A short tutorial on node-level HPC with Julia. It will take place as part of the [JuliaHEP 2023 Workshop](https://indico.cern.ch/event/1292759/) at the Erlangen Center for Astroparticle Physics (ECAP) in November 2023.

### [PC2 JupyterHub](https://jh.pc2.uni-paderborn.de/)

**Link:** https://pc2.de/go/jupyterhub

Most participants will get access to the [Noctua 2](https://pc2.uni-paderborn.de/hpc-services/available-systems/noctua2) cluster through the [PC2 JupyterHub](https://jh.pc2.uni-paderborn.de/hub/home).

In this case, **a browser is all that's needed!**

#### Getting started

* Login to [PC2 JupyterHub](https://pc2.de/go/jupyterhub) with the provided credentials.
* After login, click on the "Start My Server" button.
* Select the **"JuliaHEP - HPC Tutorial (full CPU node)"** preset (should already be the default) and click on "Start". This will start a Jupyter server on a Noctua 2 compute node (might take a little while).
* Once in Jupyter, you should see a folder with your username in the left side bar. Navigate into this folder. In it you'll find a local copy of this git repository that you can use for the tutorial.
* To make Julia (and the IJulia kernel) available, click on the little blue hexagon in the side bar on the left. Then, type "jupyter" into the search bar at the top. Hover over `JupyterKernel-Julia/1.9.3-foss-2022a-CUDA-11.7.0` and click on the appearing "Load" button.
* You should be all set up! Feel free to open the first notebook `1_axpy_cpu.ipynb` and, in the top right corner, select the kernel **"Julia (8 threads) 1.9.3"**.

### HTML version

In the [`gh-pages`](https://github.com/carstenbauer/juliahep-hpctutorial/tree/gh-pages/) branch, we provide a **non-interactive** version of the tutorial materials.
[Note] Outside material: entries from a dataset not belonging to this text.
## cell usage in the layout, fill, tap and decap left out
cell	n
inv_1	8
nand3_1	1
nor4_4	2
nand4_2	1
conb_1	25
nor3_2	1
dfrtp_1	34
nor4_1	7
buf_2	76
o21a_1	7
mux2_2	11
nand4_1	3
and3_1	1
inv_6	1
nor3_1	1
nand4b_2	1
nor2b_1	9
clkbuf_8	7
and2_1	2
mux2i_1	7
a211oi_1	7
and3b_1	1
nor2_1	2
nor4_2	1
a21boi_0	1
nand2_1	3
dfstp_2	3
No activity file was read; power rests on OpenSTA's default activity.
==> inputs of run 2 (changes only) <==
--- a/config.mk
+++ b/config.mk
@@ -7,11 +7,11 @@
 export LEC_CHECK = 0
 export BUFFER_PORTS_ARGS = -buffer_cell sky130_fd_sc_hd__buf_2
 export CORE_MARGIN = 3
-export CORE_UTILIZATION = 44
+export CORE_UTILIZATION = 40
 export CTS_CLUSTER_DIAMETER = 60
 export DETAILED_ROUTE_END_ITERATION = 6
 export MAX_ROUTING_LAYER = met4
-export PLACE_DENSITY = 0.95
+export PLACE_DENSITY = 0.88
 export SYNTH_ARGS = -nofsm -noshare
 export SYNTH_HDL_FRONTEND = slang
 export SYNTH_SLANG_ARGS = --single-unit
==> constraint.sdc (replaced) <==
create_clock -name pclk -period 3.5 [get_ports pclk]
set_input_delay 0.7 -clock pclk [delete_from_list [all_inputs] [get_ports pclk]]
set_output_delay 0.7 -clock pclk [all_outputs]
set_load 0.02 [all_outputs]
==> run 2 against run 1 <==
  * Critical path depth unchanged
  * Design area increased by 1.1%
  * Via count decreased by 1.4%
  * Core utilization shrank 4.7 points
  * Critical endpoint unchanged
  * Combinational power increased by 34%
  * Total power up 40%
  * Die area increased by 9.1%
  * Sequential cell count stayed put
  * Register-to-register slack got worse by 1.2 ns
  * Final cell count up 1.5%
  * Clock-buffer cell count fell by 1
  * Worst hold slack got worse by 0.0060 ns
File: src/inc/ras_consts.svh
/*
 Constants for the return-address stack: widths, depth and field positions.
 Assumes it is included by bare name from design files.
*/
`ifndef RAS_CONSTS_SVH
`define RAS_CONSTS_SVH
`define RAS_ADDR_W 12
`define RAS_DEPTH 30
`define RAS_PTR_W 5
`define RAS_HI_NIB_MSB 3
`define RAS_HI_NIB_LSB 0
`define RAS_REG_W 8
`define RAS_PC_RESET 12'h000
`define RAS_PTR_RESET 5'h00
`define RAS_PC_STEP 12'h001
`endif

File: src/inc/ras_pkg.sv
/*
 Types for the return-address stack.
 Assumes the constants header is compiled alongside.
*/
`include "ras_consts.svh"
package ras_pkg;
    typedef logic [`RAS_ADDR_W-1:0] ras_addr_t;
    typedef enum logic [2:0] {
        RAS_OP_NONE = 3'h0,
        RAS_OP_STEP = 3'h1,
        RAS_OP_JUMP = 3'h2,
        RAS_OP_CALL = 3'h3,
        RAS_OP_CALL_IND = 3'h4,
        RAS_OP_RET = 3'h5,
        RAS_OP_RETI = 3'h6,
        RAS_OP_IRQ = 3'h7
    } ras_op_t;
endpackage : ras_pkg

File: src/rtl/ras_store.sv
/*
 Return-address storage array, flip-flops addressed by an index.
 Assumes the controller never writes and reads the same slot with conflicting intent.
*/
`timescale 1ns/1ps
`include "ras_consts.svh"
module ras_store #(
    parameter int DEPTH = `RAS_DEPTH,
    parameter int PTR_W = `RAS_PTR_W
) (
    // Clock.
    input wire logic clk_sys,
    // Write port.
    input wire logic wr_en,
    input wire logic [PTR_W-1:0] wr_idx,
    input wire ras_pkg::ras_addr_t wr_data,
    // Read port.
    input wire logic [PTR_W-1:0] rd_idx,
    output ras_pkg::ras_addr_t rd_data
);
    ras_pkg::ras_addr_t mem_reg [DEPTH];
    ras_pkg::ras_addr_t mem_next [DEPTH];

    always_comb
    begin
        for (int i = 0; i < DEPTH; i++)
        begin
            mem_next[i] = mem_reg[i];
        end
        if (wr_en && (int'(wr_idx) < DEPTH))
        begin
            mem_next[wr_idx] = wr_data;
        end
    end

    always_ff @(posedge clk_sys)
    begin
        for (int i = 0; i < DEPTH; i++)
        begin
            mem_reg[i] <= mem_next[i];
        end
    end

    // Out-of-range reads return zero rather than an undefined slot.
    assign rd_data = (int'(rd_idx) < DEPTH) ? mem_reg[rd_idx] : '0;
endmodule : ras_store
* [axpy_cpu](https://carstenbauer.github.io/juliahep-hpctutorial/1_axpy_cpu.html)
* [axpy_cpu_scaling](https://carstenbauer.github.io/juliahep-hpctutorial/2_axpy_cpu_scaling.html)
* [axpy_xpu](https://carstenbauer.github.io/juliahep-hpctutorial/3_axpy_xpu.html)
* [heat_equation](https://carstenbauer.github.io/juliahep-hpctutorial/4_heat_equation.html)
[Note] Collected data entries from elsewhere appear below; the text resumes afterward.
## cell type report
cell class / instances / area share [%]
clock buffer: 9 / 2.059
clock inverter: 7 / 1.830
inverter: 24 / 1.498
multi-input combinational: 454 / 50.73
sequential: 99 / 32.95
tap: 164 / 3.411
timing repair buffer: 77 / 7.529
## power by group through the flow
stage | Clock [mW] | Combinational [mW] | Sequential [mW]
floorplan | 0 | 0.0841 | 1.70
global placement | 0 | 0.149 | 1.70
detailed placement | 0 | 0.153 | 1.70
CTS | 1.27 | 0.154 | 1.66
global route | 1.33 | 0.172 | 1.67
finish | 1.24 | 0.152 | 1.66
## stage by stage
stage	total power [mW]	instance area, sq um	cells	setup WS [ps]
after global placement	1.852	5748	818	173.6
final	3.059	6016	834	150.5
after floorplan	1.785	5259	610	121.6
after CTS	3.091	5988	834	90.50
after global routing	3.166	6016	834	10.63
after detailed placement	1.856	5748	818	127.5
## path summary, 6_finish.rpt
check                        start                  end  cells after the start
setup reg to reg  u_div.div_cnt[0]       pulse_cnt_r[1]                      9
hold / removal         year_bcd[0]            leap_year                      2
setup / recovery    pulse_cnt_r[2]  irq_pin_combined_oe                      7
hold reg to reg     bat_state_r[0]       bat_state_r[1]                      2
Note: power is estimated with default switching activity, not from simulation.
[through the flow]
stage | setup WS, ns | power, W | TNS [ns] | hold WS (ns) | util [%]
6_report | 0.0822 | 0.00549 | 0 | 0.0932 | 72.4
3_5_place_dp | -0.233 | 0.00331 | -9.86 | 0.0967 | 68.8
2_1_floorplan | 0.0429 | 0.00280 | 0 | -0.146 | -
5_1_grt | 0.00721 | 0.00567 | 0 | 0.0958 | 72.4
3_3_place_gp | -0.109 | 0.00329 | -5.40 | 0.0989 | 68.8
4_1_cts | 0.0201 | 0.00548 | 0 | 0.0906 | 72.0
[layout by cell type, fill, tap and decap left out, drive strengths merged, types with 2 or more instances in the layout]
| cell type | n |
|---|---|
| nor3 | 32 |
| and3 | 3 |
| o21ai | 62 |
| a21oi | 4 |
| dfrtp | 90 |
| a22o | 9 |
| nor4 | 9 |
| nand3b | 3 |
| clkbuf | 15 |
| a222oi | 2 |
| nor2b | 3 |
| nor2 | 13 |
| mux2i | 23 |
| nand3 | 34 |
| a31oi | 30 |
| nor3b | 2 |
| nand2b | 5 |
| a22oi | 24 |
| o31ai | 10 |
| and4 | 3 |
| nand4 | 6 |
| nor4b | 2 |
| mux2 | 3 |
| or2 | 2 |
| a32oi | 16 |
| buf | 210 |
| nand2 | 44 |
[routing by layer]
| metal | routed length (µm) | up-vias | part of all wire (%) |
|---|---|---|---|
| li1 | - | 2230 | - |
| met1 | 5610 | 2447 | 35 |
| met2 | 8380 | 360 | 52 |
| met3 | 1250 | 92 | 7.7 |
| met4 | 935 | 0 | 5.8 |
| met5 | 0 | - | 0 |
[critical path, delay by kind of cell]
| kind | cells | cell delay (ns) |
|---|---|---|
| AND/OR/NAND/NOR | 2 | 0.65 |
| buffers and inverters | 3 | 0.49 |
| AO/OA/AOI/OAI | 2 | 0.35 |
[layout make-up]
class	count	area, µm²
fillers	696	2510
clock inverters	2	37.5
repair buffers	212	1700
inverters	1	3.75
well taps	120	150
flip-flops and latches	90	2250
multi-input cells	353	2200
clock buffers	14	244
**src/include/pmrc_pkg.sv**
```systemverilog
// pmrc_pkg: register offsets, field positions and reset values for the
// regulator control register slice. assumes a byte-wide register port.
package pmrc_pkg;
  localparam int PMRC_AW = 8;
  localparam int PMRC_DW = 8;
  localparam logic [7:0] PMRC_REG2_VOLT_ADDR = 8'h05;
  localparam logic [7:0] PMRC_REG3_VOLT_ADDR = 8'h06;
  localparam logic [7:0] PMRC_REG4_VOLT_ADDR = 8'h07;
  localparam logic [7:0] PMRC_ILIM_ADDR = 8'h08;
  localparam logic [7:0] PMRC_MODE_EN_ADDR = 8'h09;
  localparam logic [7:0] PMRC_STEP_UP_EN_ADDR = 8'h0A;
  localparam logic [7:0] PMRC_VOLT_RST = 8'h00;
  localparam logic [7:0] PMRC_ILIM_RST = 8'h55;
  localparam logic [7:0] PMRC_MODE_EN_RST = 8'h00;
  localparam logic [7:0] PMRC_STEP_UP_EN_RST = 8'h00;
  // writable bits; others read as zero
  localparam logic [7:0] PMRC_VOLT_MASK = 8'h7F;
  localparam logic [7:0] PMRC_ILIM_MASK = 8'h55;
  localparam logic [7:0] PMRC_MODE_EN_MASK = 8'hDF;
  localparam int PMRC_STEP_UP_MODE_BIT = 7;
  localparam int PMRC_STEP_DOWN_MODE_BIT = 6;
  localparam int PMRC_STEP_DOWN_EN_BIT = 4;
  localparam int PMRC_SLOT_W = 3;
  localparam logic [2:0] PMRC_SLOT_BUS = 3'h0;
  // voltage code map: mv = base + step * (code - first)
  localparam logic [6:0] PMRC_VCODE_DEFAULT = 7'h00;
  localparam logic [6:0] PMRC_VCODE_FIRST = 7'h0F;
  localparam logic [6:0] PMRC_VCODE_LAST = 7'h73;
  localparam int PMRC_VBASE_MV = 800;
  localparam int PMRC_VSTEP_MV = 25;
  localparam logic [11:0] PMRC_ILIM_LOW_MA = 12'h096;
  localparam logic [11:0] PMRC_ILIM_HIGH_MA = 12'h168;

  typedef struct packed {
    logic step_up_force_pwm;
    logic step_down_force_pwm;
    logic step_up_on;
    logic step_down_on;
    logic [3:0] regulator_on;
  } pmrc_rail_ctrl_s;

  typedef struct packed {
    logic [PMRC_SLOT_W-1:0] step_down;
    logic [3:0][PMRC_SLOT_W-1:0] regulator;
  } pmrc_slots_s;
endpackage

```
**src/verilog/pmrc_regs.sv**
```systemverilog
`timescale 1ns/1ns
// pmrc_regs: regulator control register slice (voltage codes, current
// limits, converter modes and enables) of a multi-rail power device.
// assumes a byte-wide register port from the serial interface, one
// cycle strobes, and slot fields supplied by the sequencing registers.
//
// Behaviour
// - regulator target is 0.800 V plus 25 mV per code above 0x0F
// - code zero selects default; 0x01-0x0E, 0x74-0x7F reserved, host avoids
// - current limit bits 6,4,2,0: 150 mA clear, 360 mA set, reset one
// - enable register bit 7: step-up auto PFM/PWM or forced PWM
// - enable register bit 6: step-down auto PFM/PWM or forced PWM
// - step-down enable bit 4 acts only while its slot field is 000
// - regulator enable bits 3..0 act only while their slot field is 000
// - step-up enable register holds eight RW bits, reset to zero
// - slot 000 hands control to the bus bit; 1..7 are power-up slots
module pmrc_regs #(
  parameter int NUM_VREG = 3
) (
  input wire logic clk,
  input wire logic rst,
  input wire logic wr_en,
  input wire logic rd_en,
  input wire logic [pmrc_pkg::PMRC_AW-1:0] addr,
  input wire logic [pmrc_pkg::PMRC_DW-1:0] wdata,
  output logic [pmrc_pkg::PMRC_DW-1:0] rdata,
  output logic rd_hit,
  input wire pmrc_pkg::pmrc_slots_s slots,
  input wire pmrc_pkg::pmrc_rail_ctrl_s seq_ctrl,
  output pmrc_pkg::pmrc_rail_ctrl_s rail_ctrl,
  output logic [3:0] regulator_current_limit,
  output logic [NUM_VREG-1:0][6:0] regulator_target_voltage,
  output logic [NUM_VREG-1:0][11:0] regulator_target_mv,
  output logic [NUM_VREG-1:0] regulator_use_default,
  output logic reserved_code_seen
);
  import pmrc_pkg::*;

  if (NUM_VREG != 3) begin : g_bad_count
    $error("pmrc_regs: NUM_VREG must be 3");
  end

  logic [NUM_VREG-1:0][6:0] vout_ff;
  logic [7:0] ilim_ff;
  logic [7:0] mode_en_ff;
  logic [7:0] step_up_en_ff;
  logic [NUM_VREG-1:0] vres;
  logic reserved_ff;
  logic [NUM_VREG-1:0] vwr_hit;
  logic [7:0] nxt_rdata;
  logic nxt_rd_hit;

  // voltage registers sit at consecutive offsets from regulator 2
  for (genvar i = 0; i < NUM_VREG; i++) begin : g_vreg
    assign vwr_hit[i] = wr_en &&
      (addr == 8'(PMRC_REG2_VOLT_ADDR + 8'(i)));

    always_ff @(posedge clk or posedge rst) begin
      if (rst) begin
        vout_ff[i] <= PMRC_VOLT_RST[6:0];
      end else if (vwr_hit[i]) begin
        vout_ff[i] <= wdata[6:0];
      end
    end

    pmrc_vcode u_vcode (
      .code(vout_ff[i]),
      .target_mv(regulator_target_mv[i]),
      .use_default(regulator_use_default[i]),
      .reserved(vres[i])
    );
  end

  assign regulator_target_voltage = vout_ff;

  always_ff @(posedge clk or posedge rst) begin
    if (rst) begin
      ilim_ff <= PMRC_ILIM_RST;
    end else if (wr_en && addr == PMRC_ILIM_ADDR) begin
      ilim_ff <= wdata & PMRC_ILIM_MASK;
    end
  end

  assign regulator_current_limit = {ilim_ff[6], ilim_ff[4], ilim_ff[2],
                                    ilim_ff[0]};

  always_ff @(posedge clk or posedge rst) begin
    if (rst) begin
      mode_en_ff <= PMRC_MODE_EN_RST;
    end else if (wr_en && addr == PMRC_MODE_EN_ADDR) begin
      mode_en_ff <= wdata & PMRC_MODE_EN_MASK;
    end
  end

  always_ff @(posedge clk or posedge rst) begin
    if (rst) begin
      step_up_en_ff <= PMRC_STEP_UP_EN_RST;
    end else if (wr_en && addr == PMRC_STEP_UP_EN_ADDR) begin
      step_up_en_ff <= wdata;
    end
  end

  // registered note of any reserved code now held; clears once none is held
  always_ff @(posedge clk or posedge rst) begin
    if (rst) begin
      reserved_ff <= 1'b0;
    end else begin
      reserved_ff <= |vres;
    end
  end

  assign reserved_code_seen = reserved_ff;

  // rail outputs registered so the analog side never sees decode glitches
  always_ff @(posedge clk or posedge rst) begin
    if (rst) begin
      rail_ctrl <= '0;
    end else begin
      rail_ctrl.step_up_force_pwm <= mode_en_ff[PMRC_STEP_UP_MODE_BIT];
      rail_ctrl.step_down_force_pwm <= mode_en_ff[PMRC_STEP_DOWN_MODE_BIT];
      rail_ctrl.step_up_on <= |step_up_en_ff;
      if (slots.step_down == PMRC_SLOT_BUS) begin
        rail_ctrl.step_down_on <= mode_en_ff[PMRC_STEP_DOWN_EN_BIT];
      end else begin
        rail_ctrl.step_down_on <= seq_ctrl.step_down_on;
      end
      for (int r = 0; r < 4; r++) begin
        if (slots.regulator[r] == PMRC_SLOT_BUS) begin
          rail_ctrl.regulator_on[r] <= mode_en_ff[r];
        end else begin
          rail_ctrl.regulator_on[r] <= seq_ctrl.regulator_on[r];
        end
      end
    end
  end

  always_comb begin
    nxt_rdata = 8'h00;
    nxt_rd_hit = 1'b1;
    case (addr)
      PMRC_REG2_VOLT_ADDR: nxt_rdata = {1'b0, vout_ff[0]};
      PMRC_REG3_VOLT_ADDR: nxt_rdata = {1'b0, vout_ff[1]};
      PMRC_REG4_VOLT_ADDR: nxt_rdata = {1'b0, vout_ff[2]};
      PMRC_ILIM_ADDR: nxt_rdata = ilim_ff;
      PMRC_MODE_EN_ADDR: nxt_rdata = mode_en_ff;
      PMRC_STEP_UP_EN_ADDR: nxt_rdata = step_up_en_ff;
      default: nxt_rd_hit = 1'b0;
    endcase
  end

  // read data held until the next read
  always_ff @(posedge clk or posedge rst) begin
    if (rst) begin
      rdata <= 8'h00;
      rd_hit <= 1'b0;
    end else if (rd_en) begin
      rdata <= nxt_rdata;
      rd_hit <= nxt_rd_hit;
    end
  end
endmodule

```
**src/verilog/pmrc_vcode.sv**
```systemverilog
`timescale 1ns/1ns
// pmrc_vcode: decodes one 7-bit regulator voltage code into millivolts.
// assumes the code comes from a register; purely combinational.
module pmrc_vcode (
  input wire logic [6:0] code,
  output logic [11:0] target_mv,
  output logic use_default,
  output logic reserved
);
  import pmrc_pkg::*;

  logic [11:0] offs;

  always_comb begin
    offs = 12'(code - PMRC_VCODE_FIRST);
    use_default = (code == PMRC_VCODE_DEFAULT);
    reserved = !use_default &&
               ((code < PMRC_VCODE_FIRST) || (code > PMRC_VCODE_LAST));
    if (use_default || reserved) begin
      target_mv = 12'h000;
    end else begin
      target_mv = 12'(PMRC_VBASE_MV) + 12'(offs * 12'(PMRC_VSTEP_MV));
    end
  end
endmodule
```
## src/hw/sac_pkg.sv

```systemverilog
// Shared constants and types of the serial attenuator control block
package sac_pkg;
  localparam int unsigned FRAME_BITS  = 16;
  localparam int unsigned BYTE_BITS   = 8;
  localparam int unsigned NUM_CHAN    = 3;
  localparam logic [7:0]  ADDR_CH0    = 8'h00;
  localparam logic [7:0]  ADDR_CH1    = 8'h01;
  localparam logic [7:0]  ADDR_CH2    = 8'h02;
  localparam logic [7:0]  MUTE_FIRST  = 8'h4F;
  localparam logic [7:0]  MUTE_CODE   = 8'h4F;

  typedef struct packed {
    logic       mute;
    logic [7:0] tap;
  } sac_chan_t;

  localparam sac_chan_t CHAN_RESET = '{mute: 1'b1, tap: MUTE_CODE};

  typedef struct packed {
    logic [7:0] addr;
    logic [7:0] level;
  } sac_frame_t;
endpackage : sac_pkg

```

## src/hw/sac_core.sv

```systemverilog
// Serial shift, latch and decode logic of the three-channel attenuator
`timescale 1ns/1ps
`default_nettype none

module sac_core
  import sac_pkg::*;
#(
  parameter int unsigned N_BITS = FRAME_BITS
)(
  // System
  input  wire logic                  clk,
  input  wire logic                  rst_n,
  input  wire logic                  clk_en,
  // Serial pins
  input  wire logic                  ser_clk,
  input  wire logic                  ser_load,
  input  wire logic                  ser_din,
  output logic                       ser_dout,
  // Channel controls
  output sac_chan_t [NUM_CHAN-1:0]   chan_set,
  output logic      [NUM_CHAN-1:0]   chan_connect,
  output logic                       frame_latched
);

  logic [2:0]        sync1_r;
  logic [2:0]        sync2_r;
  logic              sclk_prev_r;
  logic              load_prev_r;
  logic [N_BITS-1:0] shift_r;
  logic [N_BITS-1:0] shift_nxt;
  sac_frame_t        latch_r;
  sac_chan_t [NUM_CHAN-1:0] chan_r;
  logic              latched_r;
  logic              dout_r;
  sac_chan_t [NUM_CHAN-1:0] chan_nxt;
  sac_chan_t         lvl_set;

  // Pin idle levels: data low, strobe high, clock low
  localparam logic [2:0] SYNC_IDLE = 3'h2;

  wire sclk_s = sync2_r[0];
  wire load_s = sync2_r[1];
  wire din_s  = sync2_r[2];
  wire sclk_rise = sclk_s & ~sclk_prev_r;
  wire shift_en  = sclk_rise & ~load_s;
  wire load_rise = load_s & ~load_prev_r;

  // Decode of the latched frame
  function automatic logic [NUM_CHAN-1:0] sac_addr_dec(input logic [7:0] a);
    sac_addr_dec = {a == ADDR_CH2, a == ADDR_CH1, a == ADDR_CH0};
  endfunction : sac_addr_dec

  wire [NUM_CHAN-1:0] chan_hit = sac_addr_dec(latch_r.addr);
  wire                lvl_mute = latch_r.level >= MUTE_FIRST;

  assign shift_nxt = {shift_r[N_BITS-2:0], din_s};

  always_ff @(posedge clk)
  begin
    if (!rst_n)
    begin
      // Idle levels, so no false strobe or clock edge follows reset
      sync1_r     <= SYNC_IDLE;
      sync2_r     <= SYNC_IDLE;
      sclk_prev_r <= 1'b0;
      load_prev_r <= 1'b1;
    end
    else if (clk_en)
    begin
      sync1_r     <= {ser_din, ser_load, ser_clk};
      sync2_r     <= sync1_r;
      sclk_prev_r <= sclk_s;
      load_prev_r <= load_s;
    end
  end

  always_ff @(posedge clk)
  begin
    if (!rst_n)
    begin
      shift_r <= '0;
      dout_r  <= 1'b0;
    end
    else if (clk_en && shift_en)
    begin
      shift_r <= shift_nxt;
      dout_r  <= shift_r[N_BITS-1];
    end
  end

  always_ff @(posedge clk)
  begin
    if (!rst_n)
    begin
      latch_r   <= '0;
      latched_r <= 1'b0;
    end
    else if (clk_en)
    begin
      latched_r <= load_rise;
      if (load_rise)
        latch_r <= shift_r[FRAME_BITS-1:0];
    end
  end

  // New setting from the latched level byte
  assign lvl_set = '{mute: lvl_mute, tap: lvl_mute ? MUTE_CODE : latch_r.level};

  genvar gi;
  generate
    for (gi = 0; gi < NUM_CHAN; gi++)
    begin : g_chan
      // Only the addressed channel takes the new setting
      assign chan_nxt[gi]     = (latched_r && chan_hit[gi]) ? lvl_set : chan_r[gi];
      assign chan_connect[gi] = ~chan_r[gi].mute;
      // Muted channel reports the mute code
      chk_mute_tap: assert property (@(posedge clk) disable iff (!rst_n)
        chan_r[gi].mute |-> chan_r[gi].tap == MUTE_CODE)
        else $error("muted channel tap wrong");
    end
  endgenerate

  always_ff @(posedge clk)
  begin
    if (!rst_n)
      chan_r <= {NUM_CHAN{CHAN_RESET}};
    else if (clk_en)
      chan_r <= chan_nxt;
  end

  assign chan_set      = chan_r;
  assign ser_dout      = dout_r;
  assign frame_latched = latched_r;

  // Power-up muting
  chk_reset_mute: assert property (@(posedge clk)
    $rose(rst_n) |-> chan_r[0].mute && chan_r[1].mute && chan_r[2].mute)
    else $error("channels not muted after reset");
  // Latch follows the strobe rise
  chk_latch_rise: assert property (@(posedge clk) disable iff (!rst_n)
    clk_en && load_rise |=> latch_r == $past(shift_r))
    else $error("frame not latched on strobe rise");
  // No shifting while strobe high
  chk_shift_hold: assert property (@(posedge clk) disable iff (!rst_n)
    clk_en && load_s |=> $stable(shift_r))
    else $error("shift while strobe high");
  // Serial out carries old top bit
  chk_dout_msb: assert property (@(posedge clk) disable iff (!rst_n)
    clk_en && shift_en |=> ser_dout == $past(shift_r[N_BITS-1]))
    else $error("serial out wrong bit");
  // Addressed channel updates
  chk_chan_update: assert property (@(posedge clk) disable iff (!rst_n)
    clk_en && latched_r && chan_hit[0] |=> chan_r[0].mute == $past(lvl_mute))
    else $error("channel 0 not updated");
  // Mute threshold
  chk_mute_level: assert property (@(posedge clk) disable iff (!rst_n)
    clk_en && latched_r && chan_hit[1] && latch_r.level == 8'h4E
      |=> !chan_r[1].mute && chan_r[1].tap == 8'h4E)
    else $error("0x4E should not mute");
  // Unknown address ignored
  chk_addr_miss: assert property (@(posedge clk) disable iff (!rst_n)
    latched_r && chan_hit == 3'h0 |=> $stable(chan_r))
    else $error("unknown address changed a channel");
  // Settings hold without a frame
  chk_hold_idle: assert property (@(posedge clk) disable iff (!rst_n)
    !latched_r |=> $stable(chan_r))
    else $error("setting changed without frame");
  // Mute disconnects
  chk_mute_open: assert property (@(posedge clk) disable iff (!rst_n)
    chan_r[2].mute |-> !chan_connect[2])
    else $error("muted channel connected");
  // No false edge right after reset
  chk_sync_quiet: assert property (@(posedge clk)
    $rose(rst_n) |-> !load_rise && !sclk_rise)
    else $error("false pin edge after reset");
  // Latch pulse lasts one cycle
  chk_latch_pulse: assert property (@(posedge clk) disable iff (!rst_n)
    clk_en && latched_r |=> !latched_r)
    else $error("latch pulse longer than one cycle");
  // Addressed channel takes the level as its tap
  chk_tap_load: assert property (@(posedge clk) disable iff (!rst_n)
    clk_en && latched_r && chan_hit[2] && !lvl_mute
      |=> !chan_r[2].mute && chan_r[2].tap == $past(latch_r.level))
    else $error("channel 2 tap not loaded");
  // Bits enter at the bottom, MSB first
  chk_shift_in: assert property (@(posedge clk) disable iff (!rst_n)
    clk_en && shift_en |=> shift_r == {$past(shift_r[N_BITS-2:0]), $past(din_s)})
    else $error("shifted bit wrong");
  // Clock enable low freezes state
  chk_freeze_all: assert property (@(posedge clk) disable iff (!rst_n)
    !clk_en |=> $stable(shift_r) && $stable(latch_r) && $stable(chan_r))
    else $error("state moved while clock enable low");
  // No shift without a clock edge
  chk_shift_only: assert property (@(posedge clk) disable iff (!rst_n)
    clk_en && !shift_en |=> $stable(shift_r))
    else $error("shift without serial clock edge");
  // Serial out holds between shifts
  chk_dout_hold: assert property (@(posedge clk) disable iff (!rst_n)
    clk_en && !shift_en |=> $stable(ser_dout))
    else $error("serial out moved without shift");

endmodule : sac_core

`default_nettype wire

```
**config.mk**
```make
export PLATFORM = sky130hd
export DESIGN_NAME = cpu_interrupt_unit
export DESIGN_NICKNAME = d
export VERILOG_FILES = /design/src/include/cpu_irq_pkg.sv /design/src/rtl/context_shadow.sv /design/src/rtl/cpu_interrupt_unit.sv
export VERILOG_INCLUDE_DIRS = /design/src /design/src/include
export SDC_FILE = /design/constraint.sdc
export NUM_CORES = 1
export LEC_CHECK = 0
export BUFFER_PORTS_ARGS = -buffer_cell sky130_fd_sc_hd__buf_4
export CORE_UTILIZATION = 57
export CTS_BUF_LIST = sky130_fd_sc_hd__clkbuf_2
export CTS_CLUSTER_DIAMETER = 150
export CTS_CLUSTER_SIZE = 30
export DETAILED_ROUTE_END_ITERATION = 10
export HOLD_SLACK_MARGIN = 0.02
export PLACE_DENSITY = 0.88
export SLEW_MARGIN = 20
export SYNTH_ARGS = -nofsm -noshare
export SYNTH_HDL_FRONTEND = slang
export SYNTH_SLANG_ARGS = --single-unit
```
**constraint.sdc**
```tcl
create_clock -name sys_clk -period 3.5 [get_ports sys_clk]
set_input_delay 0.175 -clock sys_clk [delete_from_list [all_inputs] [get_ports sys_clk]]
set_output_delay 0.175 -clock sys_clk [all_outputs]
set_load 0.02 [all_outputs]
```
`config.mk`:
```
export PLATFORM = sky130hd
export DESIGN_NAME = asa_alarm_status_aggregator
export DESIGN_NICKNAME = d
export VERILOG_FILES = /design/src/include/asa_pkg.sv /design/src/rtl/asa_alarm_status_aggregator.sv
export SDC_FILE = /design/constraint.sdc
export NUM_CORES = 1
export LEC_CHECK = 0
export BUFFER_PORTS_ARGS = -buffer_cell sky130_fd_sc_hd__clkbuf_2
export CORE_UTILIZATION = 55
export DETAILED_ROUTE_END_ITERATION = 16
export PLACE_DENSITY = 0.89
export SKIP_CTS_REPAIR_TIMING = 1
export SYNTH_ARGS = -nofsm -noshare
export SYNTH_HDL_FRONTEND = slang
export SYNTH_SLANG_ARGS = --single-unit
```
`constraint.sdc`:
```
create_clock -name ref_clk -period 3.8 [get_ports ref_clk]
set_input_delay 0.19 -clock ref_clk [delete_from_list [all_inputs] [get_ports ref_clk]]
set_output_delay 0.19 -clock ref_clk [all_outputs]
set_load 0.02 [all_outputs]
```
**Note:** You may want to use the html pages to follow along if you don't have cluster-access.

### Preparation (own device/cluster)

Click me

Most participants will run the tutorial on the Noctua 2 cluster and **don't need to prepare anything**. However, if you want to/need to, this is what you should do.

* Install Julia (preferrably with [juliaup](https://github.com/JuliaLang/juliaup))
* Install [VS Code](https://code.visualstudio.com/) and the [Julia extension](https://marketplace.visualstudio.com/items?itemName=julialang.language-julia)
* Run the following script:

```bash
git clone https://github.com/carstenbauer/juliahep-hpctutorial
cd juliahep-hpctutorial
julia setup.jl
```

**Note:** To be as self-contained as possible, the Julia environment for the tutorial is configured to use Julia's CUDA artifact(s) and not a potentially available local CUDA toolkit. For this reason, a few GB will be downloaded as part of the setup.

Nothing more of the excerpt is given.